Winter capital of Himachal Pradesh, India

Dharamshala (/ˈdɑːrəmʃɑːlə/, /hi/; also spelled Dharamsala) is a town in the Indian state of Himachal Pradesh. It serves as the winter capital of the state and the administrative headquarters of the Kangra district since 1855. Since 1960, the town has hosted the 14th Dalai Lama and the Tibetan government-in-exile.
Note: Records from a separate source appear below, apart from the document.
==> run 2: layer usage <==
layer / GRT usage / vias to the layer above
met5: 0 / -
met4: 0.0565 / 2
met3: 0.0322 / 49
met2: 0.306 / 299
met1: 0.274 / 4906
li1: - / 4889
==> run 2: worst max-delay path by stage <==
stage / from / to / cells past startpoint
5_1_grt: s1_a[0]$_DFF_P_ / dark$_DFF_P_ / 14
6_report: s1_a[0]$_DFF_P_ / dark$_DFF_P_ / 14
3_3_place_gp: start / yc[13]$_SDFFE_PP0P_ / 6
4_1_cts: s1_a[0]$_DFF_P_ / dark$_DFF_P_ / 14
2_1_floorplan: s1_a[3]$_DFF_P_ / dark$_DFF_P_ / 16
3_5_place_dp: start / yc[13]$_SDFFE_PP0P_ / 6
Context: an optimization exercise on an open-source flow, tuned for small area, a short achievable clock period and few clock cycles. The choices shown serve that exercise and are no tape-out recipe. Only the layout flow was run in this run; the RTL was not checked for function there. Power figures rest on the tool's default switching activity, not on a simulated workload.

<file path="config.mk">
export PLATFORM = sky130hd
export DESIGN_NAME = doglink
export DESIGN_NICKNAME = doglink
export VERILOG_FILES = /design/flow/design.v
export SDC_FILE = /design/flow/constraint.sdc
export NUM_CORES = 4
export LEC_CHECK = 0
export CAP_MARGIN = 20
export CORE_MARGIN = 2
export CORE_UTILIZATION = 40
export SETUP_SLACK_MARGIN = 2.8
export SLEW_MARGIN = 20
</file>
<file path="constraint.sdc">
create_clock -name core_clock -period 5.0 [get_ports {clk}]
set_input_delay 1.0000 -clock core_clock [delete_from_list [all_inputs] [get_ports {clk}]]
set_output_delay 1.0000 -clock core_clock [all_outputs]
set_load 0.01 [all_outputs]
</file>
The town is located in the Kangra Valley, in the shadow of the Dhauladhar range of the Himalayas at an altitude of 1457 m. Upper Dharamshala, located at an elevation of approximately 1,830 metres, is home to the official residence and headquarters of the 14th Dalai Lama. This area, which includes the well-known suburbs of McLeod Ganj and Forsyth Ganj, still reflects a distinctly colonial character, echoing its British-era legacy. In contrast, Lower Dharamshala, situated at around 1,380 metres, has evolved into a bustling commercial hub, serving as the town's primary centre for trade and business.

The economy of the region is highly dependent on agriculture and tourism. The town is now a major hill station and spiritual centre.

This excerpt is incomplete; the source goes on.